The difference with high speed/FP sync, is that the flash must put out light continuously for 8ms - about 8x longer - because some part or other of the sensor must be exposed to light for the whole of that time. The flash duration has to be increased by about eight times. In practise, the high speed sync pulse starts fractionally before the shutter even starts to move, and stays on a bit longer, just to be sure. It is actually continuous light, for that brief period of time.
That's how is works in principle but there is obviously room to improve on that. A camera with a faster x-sync speed takes less than 3ms to travel from top to bottom, so the flash doesn't have to burn for so long. And at faster shutter speeds it obviously doesn't hang about fully open at all, and the time between the first and second curtains travelling gets very much smaller (that time is your actual shutter speed and effective exposure time).

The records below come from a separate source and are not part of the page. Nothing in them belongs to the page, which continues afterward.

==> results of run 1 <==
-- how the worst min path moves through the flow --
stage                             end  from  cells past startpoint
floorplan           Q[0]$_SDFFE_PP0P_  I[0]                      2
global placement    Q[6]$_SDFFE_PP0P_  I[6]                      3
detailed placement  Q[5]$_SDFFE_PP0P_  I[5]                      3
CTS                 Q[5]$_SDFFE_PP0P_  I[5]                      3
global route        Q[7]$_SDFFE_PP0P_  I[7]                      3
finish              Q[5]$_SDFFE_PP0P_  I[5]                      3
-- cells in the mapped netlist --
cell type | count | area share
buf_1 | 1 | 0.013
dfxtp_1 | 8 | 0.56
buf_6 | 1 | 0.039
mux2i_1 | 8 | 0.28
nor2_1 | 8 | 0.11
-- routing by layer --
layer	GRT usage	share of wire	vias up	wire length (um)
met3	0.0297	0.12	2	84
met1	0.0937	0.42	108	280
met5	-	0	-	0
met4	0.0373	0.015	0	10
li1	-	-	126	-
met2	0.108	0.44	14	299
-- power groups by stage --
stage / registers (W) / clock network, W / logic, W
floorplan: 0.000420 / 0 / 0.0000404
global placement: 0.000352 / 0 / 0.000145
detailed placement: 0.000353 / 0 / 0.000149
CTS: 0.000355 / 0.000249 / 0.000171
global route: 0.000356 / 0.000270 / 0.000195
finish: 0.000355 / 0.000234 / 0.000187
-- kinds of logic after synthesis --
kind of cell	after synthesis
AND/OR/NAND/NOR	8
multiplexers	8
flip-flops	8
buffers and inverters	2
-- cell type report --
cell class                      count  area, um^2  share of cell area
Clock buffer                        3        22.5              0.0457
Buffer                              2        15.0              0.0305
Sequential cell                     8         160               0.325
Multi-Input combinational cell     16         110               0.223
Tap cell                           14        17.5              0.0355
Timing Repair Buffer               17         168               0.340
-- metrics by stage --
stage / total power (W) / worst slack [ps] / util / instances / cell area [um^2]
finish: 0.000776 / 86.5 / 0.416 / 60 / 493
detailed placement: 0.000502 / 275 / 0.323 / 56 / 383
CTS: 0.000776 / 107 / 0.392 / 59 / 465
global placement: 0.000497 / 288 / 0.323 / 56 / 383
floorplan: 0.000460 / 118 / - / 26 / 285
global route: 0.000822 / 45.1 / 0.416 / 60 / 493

So if you had a very fast shutter (eg Canon 1D4 with x-sync at 1/300sec) the travel time for the curtains might be cut from 3ms to 2.5ms, and at say 1/1000sec (1ms) that would give a total shutter cycle time reduced to 6ms.
While that might not seem much different to 8ms, a saving of 2ms actually makes a big difference to the exposure. Therefore if the flash can be configured to burn for less time, and the energy concentrated into that shorter burn time, then you'll get more light. And as shutter speeds get higher, the (very fractional) benefit increases.

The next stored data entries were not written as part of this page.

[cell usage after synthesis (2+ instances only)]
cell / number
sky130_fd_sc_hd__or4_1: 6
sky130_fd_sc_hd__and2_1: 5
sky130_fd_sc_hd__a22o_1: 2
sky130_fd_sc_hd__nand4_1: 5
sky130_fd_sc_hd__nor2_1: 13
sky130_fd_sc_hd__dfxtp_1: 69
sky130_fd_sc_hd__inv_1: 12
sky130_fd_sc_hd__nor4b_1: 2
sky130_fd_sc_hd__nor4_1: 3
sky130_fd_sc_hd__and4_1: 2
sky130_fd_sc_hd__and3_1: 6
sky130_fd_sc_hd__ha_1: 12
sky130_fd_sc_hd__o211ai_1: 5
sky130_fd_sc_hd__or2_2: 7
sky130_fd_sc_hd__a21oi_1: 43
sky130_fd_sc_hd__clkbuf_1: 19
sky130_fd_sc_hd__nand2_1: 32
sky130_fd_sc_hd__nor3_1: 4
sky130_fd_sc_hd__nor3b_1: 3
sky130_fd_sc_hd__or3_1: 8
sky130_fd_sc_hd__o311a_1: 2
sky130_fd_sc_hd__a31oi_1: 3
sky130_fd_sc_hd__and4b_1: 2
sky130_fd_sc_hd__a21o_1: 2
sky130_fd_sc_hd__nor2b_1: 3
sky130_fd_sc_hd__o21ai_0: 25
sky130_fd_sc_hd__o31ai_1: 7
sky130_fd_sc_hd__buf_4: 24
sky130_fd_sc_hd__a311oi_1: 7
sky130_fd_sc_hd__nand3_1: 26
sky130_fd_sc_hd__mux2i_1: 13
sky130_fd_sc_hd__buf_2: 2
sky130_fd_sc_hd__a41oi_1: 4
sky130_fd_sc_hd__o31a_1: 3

That how PW's optimised high speed sync works, with the HSS burn time customised both to individual cameras and also to different shutter speeds. With a 1D4 at certain speeds, they can save a stop over the regular Canon system. I don't know how Nikon does it.
As an aside, here's an interesting slow-mo video on a Nikon D3's shutter at work, with timings. Pretty amazing!
http://regex.info/blog/2008-09-04/925
£££
There's an overlap with HSS and you can shoot with either at 1/200sec, and that's what it is - with that camera, and that flash, at that speed.